[Saved entries]
[Start of Attachment]

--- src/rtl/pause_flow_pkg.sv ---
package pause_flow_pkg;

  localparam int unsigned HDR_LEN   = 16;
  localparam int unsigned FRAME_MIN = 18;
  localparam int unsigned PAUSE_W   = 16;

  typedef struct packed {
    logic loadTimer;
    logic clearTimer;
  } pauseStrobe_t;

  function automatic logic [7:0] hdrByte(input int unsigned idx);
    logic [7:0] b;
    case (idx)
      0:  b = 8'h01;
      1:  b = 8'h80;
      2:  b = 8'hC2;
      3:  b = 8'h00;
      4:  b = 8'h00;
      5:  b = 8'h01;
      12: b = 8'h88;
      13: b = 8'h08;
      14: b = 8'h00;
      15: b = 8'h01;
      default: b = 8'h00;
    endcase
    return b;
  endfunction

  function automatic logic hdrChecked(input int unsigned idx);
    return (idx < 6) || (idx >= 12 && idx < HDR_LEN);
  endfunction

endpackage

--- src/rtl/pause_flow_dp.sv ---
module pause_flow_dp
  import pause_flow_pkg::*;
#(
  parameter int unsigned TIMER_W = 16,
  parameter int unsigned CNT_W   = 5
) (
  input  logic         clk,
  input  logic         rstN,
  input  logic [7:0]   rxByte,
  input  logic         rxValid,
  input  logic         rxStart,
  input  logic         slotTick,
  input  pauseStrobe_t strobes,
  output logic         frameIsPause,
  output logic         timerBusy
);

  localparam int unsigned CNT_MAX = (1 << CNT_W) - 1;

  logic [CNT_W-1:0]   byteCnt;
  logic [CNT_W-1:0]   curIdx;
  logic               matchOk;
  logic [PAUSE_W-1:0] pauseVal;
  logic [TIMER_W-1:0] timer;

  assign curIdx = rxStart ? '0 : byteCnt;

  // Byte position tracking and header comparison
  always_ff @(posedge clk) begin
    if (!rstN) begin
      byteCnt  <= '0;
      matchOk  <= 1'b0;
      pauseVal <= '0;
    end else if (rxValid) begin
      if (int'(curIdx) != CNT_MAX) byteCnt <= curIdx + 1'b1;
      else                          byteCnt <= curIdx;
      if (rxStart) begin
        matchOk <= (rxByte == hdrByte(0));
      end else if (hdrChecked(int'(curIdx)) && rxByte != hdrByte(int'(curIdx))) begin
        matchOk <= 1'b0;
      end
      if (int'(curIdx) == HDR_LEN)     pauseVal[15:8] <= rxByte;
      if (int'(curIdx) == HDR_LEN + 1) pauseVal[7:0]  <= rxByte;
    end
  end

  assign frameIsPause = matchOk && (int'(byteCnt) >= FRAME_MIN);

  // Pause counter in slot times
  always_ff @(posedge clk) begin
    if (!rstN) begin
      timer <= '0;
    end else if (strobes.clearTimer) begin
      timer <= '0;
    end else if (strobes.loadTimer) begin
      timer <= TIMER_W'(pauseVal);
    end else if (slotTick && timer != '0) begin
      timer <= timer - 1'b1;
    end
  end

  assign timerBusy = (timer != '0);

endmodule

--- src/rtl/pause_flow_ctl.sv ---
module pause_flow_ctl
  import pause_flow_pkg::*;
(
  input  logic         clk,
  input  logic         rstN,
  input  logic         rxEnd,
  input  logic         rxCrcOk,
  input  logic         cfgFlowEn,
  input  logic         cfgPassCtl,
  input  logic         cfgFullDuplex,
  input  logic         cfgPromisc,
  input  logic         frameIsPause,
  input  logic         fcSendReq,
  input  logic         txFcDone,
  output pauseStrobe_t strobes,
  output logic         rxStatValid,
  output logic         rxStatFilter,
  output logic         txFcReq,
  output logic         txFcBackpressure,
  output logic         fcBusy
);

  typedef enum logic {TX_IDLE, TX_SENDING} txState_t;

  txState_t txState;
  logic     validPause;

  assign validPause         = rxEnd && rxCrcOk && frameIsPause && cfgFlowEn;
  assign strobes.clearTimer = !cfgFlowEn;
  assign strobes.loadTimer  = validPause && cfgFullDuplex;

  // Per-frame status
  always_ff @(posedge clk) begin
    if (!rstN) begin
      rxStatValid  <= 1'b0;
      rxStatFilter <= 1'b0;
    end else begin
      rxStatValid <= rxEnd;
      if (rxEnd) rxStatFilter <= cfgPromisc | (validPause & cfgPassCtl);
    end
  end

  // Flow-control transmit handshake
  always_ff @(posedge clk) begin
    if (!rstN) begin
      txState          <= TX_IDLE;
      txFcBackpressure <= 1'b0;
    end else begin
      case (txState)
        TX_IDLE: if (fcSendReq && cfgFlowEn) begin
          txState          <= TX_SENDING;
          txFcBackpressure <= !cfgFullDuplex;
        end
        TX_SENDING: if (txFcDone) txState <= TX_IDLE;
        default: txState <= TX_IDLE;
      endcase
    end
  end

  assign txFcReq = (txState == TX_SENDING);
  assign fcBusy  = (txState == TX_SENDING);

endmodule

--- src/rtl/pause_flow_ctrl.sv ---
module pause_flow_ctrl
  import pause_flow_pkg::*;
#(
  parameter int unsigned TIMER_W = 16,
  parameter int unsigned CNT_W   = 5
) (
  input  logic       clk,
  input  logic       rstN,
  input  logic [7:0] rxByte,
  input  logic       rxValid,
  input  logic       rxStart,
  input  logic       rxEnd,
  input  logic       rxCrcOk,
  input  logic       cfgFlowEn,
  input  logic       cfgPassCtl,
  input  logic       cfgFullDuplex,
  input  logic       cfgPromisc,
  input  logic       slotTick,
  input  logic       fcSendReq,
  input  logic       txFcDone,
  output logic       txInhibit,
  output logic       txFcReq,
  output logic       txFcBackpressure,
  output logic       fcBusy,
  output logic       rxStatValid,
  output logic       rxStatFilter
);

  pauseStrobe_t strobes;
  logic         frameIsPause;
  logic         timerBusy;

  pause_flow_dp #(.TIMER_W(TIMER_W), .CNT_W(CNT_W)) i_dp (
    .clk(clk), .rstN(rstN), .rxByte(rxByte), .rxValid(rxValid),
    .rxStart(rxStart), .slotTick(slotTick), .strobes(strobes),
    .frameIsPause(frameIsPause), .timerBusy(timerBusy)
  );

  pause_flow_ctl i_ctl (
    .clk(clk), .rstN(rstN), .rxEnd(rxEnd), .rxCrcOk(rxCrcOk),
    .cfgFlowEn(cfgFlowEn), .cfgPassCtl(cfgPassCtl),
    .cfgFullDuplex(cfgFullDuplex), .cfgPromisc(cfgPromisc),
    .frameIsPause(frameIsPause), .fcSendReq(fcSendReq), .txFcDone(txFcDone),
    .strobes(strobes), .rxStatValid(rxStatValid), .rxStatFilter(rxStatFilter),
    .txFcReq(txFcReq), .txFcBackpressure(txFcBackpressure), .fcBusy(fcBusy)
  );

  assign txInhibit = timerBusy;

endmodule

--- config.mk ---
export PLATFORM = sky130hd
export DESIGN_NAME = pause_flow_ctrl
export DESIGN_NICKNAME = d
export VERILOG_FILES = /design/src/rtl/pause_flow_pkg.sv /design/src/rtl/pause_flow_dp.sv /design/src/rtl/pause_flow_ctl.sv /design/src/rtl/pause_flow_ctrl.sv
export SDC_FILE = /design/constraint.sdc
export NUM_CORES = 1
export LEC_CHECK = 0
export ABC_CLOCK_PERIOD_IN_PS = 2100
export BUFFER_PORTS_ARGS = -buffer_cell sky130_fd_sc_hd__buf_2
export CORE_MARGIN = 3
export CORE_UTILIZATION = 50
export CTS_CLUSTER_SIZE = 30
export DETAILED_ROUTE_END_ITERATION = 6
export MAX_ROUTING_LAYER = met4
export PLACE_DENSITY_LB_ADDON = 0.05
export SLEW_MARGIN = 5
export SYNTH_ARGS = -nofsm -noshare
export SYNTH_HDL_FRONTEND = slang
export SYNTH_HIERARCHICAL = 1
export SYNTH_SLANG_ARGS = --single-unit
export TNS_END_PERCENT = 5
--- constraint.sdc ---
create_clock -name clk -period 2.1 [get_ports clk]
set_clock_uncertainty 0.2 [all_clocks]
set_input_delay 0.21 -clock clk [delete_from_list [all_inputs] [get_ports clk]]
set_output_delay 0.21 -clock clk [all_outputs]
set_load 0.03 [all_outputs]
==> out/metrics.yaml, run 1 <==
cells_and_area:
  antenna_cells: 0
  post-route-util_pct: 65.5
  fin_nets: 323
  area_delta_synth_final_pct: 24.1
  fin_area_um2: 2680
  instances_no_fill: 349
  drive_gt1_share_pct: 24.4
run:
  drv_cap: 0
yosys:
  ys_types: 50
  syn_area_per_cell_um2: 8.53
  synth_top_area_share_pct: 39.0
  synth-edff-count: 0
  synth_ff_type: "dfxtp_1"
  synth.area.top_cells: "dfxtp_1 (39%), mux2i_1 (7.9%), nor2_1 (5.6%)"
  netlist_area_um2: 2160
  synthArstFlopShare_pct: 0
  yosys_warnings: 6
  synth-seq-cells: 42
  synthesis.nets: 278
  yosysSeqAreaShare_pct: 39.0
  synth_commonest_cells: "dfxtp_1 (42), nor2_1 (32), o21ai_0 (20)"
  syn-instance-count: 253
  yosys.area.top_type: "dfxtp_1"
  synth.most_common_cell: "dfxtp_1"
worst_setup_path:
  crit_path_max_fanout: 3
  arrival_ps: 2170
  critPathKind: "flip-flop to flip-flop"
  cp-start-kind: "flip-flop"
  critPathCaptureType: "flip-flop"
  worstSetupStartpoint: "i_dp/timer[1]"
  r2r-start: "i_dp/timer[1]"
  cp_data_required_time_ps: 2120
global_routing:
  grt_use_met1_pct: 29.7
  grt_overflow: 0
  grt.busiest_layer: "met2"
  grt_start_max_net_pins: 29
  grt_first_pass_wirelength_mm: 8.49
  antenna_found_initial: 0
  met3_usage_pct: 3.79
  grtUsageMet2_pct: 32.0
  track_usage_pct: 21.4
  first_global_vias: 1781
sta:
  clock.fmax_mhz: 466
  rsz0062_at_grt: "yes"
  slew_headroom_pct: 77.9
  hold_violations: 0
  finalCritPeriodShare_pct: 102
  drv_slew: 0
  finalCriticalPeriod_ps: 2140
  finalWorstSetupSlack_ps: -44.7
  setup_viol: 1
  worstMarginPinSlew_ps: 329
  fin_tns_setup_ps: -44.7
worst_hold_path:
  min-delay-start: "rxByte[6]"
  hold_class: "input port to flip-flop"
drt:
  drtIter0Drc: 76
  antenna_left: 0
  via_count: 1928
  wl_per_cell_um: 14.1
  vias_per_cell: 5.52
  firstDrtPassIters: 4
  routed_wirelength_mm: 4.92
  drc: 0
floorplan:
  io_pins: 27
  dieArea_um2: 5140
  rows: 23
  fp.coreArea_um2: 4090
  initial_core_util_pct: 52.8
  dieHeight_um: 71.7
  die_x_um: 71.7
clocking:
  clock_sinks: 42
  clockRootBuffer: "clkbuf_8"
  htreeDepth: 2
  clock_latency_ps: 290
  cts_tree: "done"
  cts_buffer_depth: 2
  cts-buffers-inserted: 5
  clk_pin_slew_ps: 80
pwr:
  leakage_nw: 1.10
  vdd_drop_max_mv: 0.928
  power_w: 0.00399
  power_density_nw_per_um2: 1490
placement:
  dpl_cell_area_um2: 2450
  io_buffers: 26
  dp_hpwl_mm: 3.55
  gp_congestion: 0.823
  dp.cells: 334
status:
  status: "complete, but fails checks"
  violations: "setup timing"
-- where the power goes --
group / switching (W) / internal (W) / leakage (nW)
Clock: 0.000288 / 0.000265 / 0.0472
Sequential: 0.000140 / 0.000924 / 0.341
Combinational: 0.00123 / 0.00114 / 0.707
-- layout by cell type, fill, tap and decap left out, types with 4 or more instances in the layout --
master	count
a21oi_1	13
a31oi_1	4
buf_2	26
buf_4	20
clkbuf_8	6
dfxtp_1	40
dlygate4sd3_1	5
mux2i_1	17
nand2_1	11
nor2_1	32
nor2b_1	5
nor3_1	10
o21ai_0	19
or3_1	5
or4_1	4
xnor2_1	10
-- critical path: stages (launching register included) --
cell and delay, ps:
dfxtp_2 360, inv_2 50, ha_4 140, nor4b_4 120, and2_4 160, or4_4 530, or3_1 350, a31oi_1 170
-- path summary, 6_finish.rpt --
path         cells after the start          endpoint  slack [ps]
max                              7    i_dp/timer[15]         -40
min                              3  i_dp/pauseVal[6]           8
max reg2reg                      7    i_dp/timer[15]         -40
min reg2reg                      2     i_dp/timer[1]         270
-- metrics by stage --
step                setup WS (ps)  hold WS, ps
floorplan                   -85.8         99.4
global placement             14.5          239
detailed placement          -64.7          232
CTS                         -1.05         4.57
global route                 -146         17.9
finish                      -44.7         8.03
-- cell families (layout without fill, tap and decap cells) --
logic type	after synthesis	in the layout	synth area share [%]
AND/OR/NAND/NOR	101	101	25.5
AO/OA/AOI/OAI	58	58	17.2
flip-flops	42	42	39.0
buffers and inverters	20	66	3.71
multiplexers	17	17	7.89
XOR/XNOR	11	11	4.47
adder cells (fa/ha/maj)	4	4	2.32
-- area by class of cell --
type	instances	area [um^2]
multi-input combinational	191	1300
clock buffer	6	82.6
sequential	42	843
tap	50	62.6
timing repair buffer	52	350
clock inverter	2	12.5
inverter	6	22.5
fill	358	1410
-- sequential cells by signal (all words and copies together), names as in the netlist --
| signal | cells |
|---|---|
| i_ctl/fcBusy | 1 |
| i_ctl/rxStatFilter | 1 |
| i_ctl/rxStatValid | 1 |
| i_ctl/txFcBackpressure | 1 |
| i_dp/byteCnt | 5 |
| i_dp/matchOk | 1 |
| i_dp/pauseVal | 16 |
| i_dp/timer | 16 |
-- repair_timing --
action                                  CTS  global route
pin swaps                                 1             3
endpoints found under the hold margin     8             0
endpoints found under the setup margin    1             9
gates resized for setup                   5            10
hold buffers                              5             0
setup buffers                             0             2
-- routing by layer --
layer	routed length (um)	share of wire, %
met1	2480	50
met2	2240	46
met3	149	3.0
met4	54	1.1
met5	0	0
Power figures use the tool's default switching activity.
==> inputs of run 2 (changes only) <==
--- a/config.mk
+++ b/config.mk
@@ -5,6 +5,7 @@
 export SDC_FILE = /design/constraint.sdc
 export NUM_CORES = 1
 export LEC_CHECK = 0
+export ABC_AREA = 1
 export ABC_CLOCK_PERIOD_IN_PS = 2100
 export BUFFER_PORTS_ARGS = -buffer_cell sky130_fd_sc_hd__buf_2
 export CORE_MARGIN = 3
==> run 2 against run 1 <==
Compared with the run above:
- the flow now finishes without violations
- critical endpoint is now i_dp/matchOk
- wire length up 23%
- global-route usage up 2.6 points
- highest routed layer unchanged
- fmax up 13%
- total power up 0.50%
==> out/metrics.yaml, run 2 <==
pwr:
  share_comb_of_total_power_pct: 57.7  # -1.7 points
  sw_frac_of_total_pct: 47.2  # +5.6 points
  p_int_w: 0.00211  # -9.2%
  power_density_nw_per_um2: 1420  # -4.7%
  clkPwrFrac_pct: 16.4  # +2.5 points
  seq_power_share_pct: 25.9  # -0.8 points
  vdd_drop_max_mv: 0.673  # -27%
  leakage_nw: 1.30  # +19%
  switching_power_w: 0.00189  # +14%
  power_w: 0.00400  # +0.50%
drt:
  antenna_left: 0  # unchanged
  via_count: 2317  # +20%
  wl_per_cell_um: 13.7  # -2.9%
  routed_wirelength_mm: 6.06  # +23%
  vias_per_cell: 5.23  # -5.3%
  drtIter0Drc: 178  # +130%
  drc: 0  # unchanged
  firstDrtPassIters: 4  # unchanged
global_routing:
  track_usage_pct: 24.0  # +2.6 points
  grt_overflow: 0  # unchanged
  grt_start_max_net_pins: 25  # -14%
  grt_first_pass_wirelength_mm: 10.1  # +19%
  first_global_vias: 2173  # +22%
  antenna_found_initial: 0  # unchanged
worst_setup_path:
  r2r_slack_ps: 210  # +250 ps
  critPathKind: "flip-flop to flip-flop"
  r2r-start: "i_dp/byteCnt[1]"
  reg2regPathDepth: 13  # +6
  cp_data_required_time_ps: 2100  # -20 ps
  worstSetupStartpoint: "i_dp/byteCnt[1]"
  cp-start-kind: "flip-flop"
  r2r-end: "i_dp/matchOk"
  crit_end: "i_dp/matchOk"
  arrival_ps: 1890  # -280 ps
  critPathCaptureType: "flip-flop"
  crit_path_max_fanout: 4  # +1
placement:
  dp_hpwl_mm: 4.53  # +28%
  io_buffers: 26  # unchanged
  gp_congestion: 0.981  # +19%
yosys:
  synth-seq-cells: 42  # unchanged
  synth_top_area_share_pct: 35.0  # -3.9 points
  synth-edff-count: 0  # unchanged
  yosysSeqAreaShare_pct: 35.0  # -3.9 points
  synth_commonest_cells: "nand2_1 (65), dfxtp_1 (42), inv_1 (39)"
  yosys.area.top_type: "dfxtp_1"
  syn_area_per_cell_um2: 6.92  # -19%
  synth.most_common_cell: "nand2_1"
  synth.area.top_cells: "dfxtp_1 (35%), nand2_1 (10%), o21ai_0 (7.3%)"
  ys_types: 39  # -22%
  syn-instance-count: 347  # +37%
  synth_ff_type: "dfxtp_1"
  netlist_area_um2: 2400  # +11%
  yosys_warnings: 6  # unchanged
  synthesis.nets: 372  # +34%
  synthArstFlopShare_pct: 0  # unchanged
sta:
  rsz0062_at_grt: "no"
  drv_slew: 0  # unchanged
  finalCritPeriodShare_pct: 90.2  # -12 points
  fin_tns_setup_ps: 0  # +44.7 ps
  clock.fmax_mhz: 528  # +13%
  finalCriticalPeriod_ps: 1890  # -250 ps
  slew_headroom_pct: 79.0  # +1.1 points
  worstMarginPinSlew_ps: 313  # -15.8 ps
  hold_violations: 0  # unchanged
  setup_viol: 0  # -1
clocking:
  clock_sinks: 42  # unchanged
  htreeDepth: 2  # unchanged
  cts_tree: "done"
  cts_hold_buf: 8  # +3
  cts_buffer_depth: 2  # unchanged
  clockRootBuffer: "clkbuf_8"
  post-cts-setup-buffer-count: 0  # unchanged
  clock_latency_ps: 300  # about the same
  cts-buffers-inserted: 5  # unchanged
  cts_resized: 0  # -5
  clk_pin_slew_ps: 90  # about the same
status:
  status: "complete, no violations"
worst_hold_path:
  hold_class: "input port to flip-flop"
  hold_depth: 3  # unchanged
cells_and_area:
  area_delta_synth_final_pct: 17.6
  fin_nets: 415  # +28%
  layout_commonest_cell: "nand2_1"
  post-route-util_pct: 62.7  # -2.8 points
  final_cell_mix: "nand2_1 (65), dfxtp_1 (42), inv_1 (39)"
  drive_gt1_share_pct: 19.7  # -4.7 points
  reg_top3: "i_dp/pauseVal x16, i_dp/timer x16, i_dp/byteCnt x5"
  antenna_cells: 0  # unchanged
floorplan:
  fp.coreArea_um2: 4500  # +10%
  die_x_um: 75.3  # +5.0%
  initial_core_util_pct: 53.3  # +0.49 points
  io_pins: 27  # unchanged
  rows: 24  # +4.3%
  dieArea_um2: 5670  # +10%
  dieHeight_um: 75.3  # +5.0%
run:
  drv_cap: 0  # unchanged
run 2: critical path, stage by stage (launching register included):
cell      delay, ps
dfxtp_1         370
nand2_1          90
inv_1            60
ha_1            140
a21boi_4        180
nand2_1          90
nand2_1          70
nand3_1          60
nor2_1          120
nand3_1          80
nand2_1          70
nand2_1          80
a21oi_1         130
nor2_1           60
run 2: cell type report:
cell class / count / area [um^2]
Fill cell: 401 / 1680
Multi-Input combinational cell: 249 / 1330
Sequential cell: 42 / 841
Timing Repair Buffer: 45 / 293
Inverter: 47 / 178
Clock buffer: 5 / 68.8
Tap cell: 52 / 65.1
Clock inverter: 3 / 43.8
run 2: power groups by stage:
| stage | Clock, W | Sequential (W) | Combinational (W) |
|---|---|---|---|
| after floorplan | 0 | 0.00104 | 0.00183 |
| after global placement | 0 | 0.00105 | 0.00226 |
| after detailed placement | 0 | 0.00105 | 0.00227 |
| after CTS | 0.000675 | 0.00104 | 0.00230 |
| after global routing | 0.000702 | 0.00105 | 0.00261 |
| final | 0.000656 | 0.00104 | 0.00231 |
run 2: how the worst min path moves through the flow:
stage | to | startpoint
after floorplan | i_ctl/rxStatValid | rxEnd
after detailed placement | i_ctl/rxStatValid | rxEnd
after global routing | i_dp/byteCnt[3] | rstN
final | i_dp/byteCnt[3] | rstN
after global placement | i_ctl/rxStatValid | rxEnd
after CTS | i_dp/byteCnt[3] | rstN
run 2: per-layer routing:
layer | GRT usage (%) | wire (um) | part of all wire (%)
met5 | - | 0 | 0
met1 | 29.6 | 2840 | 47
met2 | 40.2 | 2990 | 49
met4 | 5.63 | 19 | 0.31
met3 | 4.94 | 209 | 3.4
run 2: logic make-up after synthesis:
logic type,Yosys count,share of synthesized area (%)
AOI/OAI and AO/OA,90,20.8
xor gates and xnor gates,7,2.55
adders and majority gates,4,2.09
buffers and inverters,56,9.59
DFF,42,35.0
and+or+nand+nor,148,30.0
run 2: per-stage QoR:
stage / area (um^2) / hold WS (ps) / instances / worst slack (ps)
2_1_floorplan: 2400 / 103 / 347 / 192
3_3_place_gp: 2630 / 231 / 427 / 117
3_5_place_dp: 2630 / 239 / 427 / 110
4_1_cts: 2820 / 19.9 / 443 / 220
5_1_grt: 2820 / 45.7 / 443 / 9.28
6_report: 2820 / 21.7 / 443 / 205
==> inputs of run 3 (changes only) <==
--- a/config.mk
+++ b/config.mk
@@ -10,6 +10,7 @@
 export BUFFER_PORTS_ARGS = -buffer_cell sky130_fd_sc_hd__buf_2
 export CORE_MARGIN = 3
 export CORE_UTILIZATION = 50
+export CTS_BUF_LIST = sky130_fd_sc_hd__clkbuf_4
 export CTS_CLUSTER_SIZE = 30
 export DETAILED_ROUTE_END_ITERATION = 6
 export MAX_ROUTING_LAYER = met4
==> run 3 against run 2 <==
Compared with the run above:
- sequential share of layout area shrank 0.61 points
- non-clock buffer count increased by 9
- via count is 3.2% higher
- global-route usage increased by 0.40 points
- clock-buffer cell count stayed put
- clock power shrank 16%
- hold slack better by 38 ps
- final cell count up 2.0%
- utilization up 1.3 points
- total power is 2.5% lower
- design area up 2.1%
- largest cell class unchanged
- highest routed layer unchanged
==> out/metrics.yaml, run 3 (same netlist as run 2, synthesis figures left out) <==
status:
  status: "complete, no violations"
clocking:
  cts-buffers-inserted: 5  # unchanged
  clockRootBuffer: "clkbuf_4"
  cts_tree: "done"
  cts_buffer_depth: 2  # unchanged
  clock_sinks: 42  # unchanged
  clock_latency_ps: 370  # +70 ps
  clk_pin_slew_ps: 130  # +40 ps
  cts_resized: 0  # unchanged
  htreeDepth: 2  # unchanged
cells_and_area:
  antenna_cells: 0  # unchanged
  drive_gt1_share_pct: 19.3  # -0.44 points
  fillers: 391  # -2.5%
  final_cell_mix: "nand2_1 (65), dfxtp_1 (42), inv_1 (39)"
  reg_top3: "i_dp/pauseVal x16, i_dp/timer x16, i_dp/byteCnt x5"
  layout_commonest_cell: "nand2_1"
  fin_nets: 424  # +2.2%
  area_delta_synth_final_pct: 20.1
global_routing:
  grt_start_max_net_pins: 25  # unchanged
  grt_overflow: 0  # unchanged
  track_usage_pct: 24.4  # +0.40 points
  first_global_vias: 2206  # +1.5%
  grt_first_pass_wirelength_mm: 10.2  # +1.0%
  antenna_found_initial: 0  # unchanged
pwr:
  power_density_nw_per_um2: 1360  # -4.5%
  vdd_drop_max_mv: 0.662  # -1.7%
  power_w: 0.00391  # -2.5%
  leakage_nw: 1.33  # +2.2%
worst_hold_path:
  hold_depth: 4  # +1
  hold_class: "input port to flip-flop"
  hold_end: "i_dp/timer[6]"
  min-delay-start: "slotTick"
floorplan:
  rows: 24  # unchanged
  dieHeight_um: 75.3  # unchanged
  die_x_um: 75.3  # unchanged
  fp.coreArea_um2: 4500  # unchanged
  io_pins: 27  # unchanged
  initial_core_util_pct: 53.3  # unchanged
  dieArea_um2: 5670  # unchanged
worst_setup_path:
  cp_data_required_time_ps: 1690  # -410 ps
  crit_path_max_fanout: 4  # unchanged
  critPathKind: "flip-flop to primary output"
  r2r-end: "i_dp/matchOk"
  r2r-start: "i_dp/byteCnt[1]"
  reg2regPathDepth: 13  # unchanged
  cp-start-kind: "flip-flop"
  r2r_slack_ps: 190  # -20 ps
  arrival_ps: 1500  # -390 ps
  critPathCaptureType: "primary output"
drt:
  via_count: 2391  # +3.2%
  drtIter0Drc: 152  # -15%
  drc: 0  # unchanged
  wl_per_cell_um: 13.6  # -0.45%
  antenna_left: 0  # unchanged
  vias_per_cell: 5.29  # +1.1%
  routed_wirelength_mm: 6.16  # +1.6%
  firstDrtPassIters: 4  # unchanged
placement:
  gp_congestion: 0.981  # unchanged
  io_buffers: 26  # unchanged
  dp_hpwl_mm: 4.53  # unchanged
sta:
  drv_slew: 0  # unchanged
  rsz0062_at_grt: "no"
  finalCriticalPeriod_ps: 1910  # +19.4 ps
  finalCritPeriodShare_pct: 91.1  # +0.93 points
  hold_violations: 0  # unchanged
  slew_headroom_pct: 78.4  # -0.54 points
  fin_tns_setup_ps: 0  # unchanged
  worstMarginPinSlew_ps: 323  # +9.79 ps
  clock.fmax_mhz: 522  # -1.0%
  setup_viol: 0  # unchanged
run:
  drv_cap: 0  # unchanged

[End of Attachment]

▸ **Work required**
Lines with "increased": find them in the data and copy each one.

▸ **Solution to this task**
- non-clock buffer count increased by 9
- global-route usage increased by 0.40 points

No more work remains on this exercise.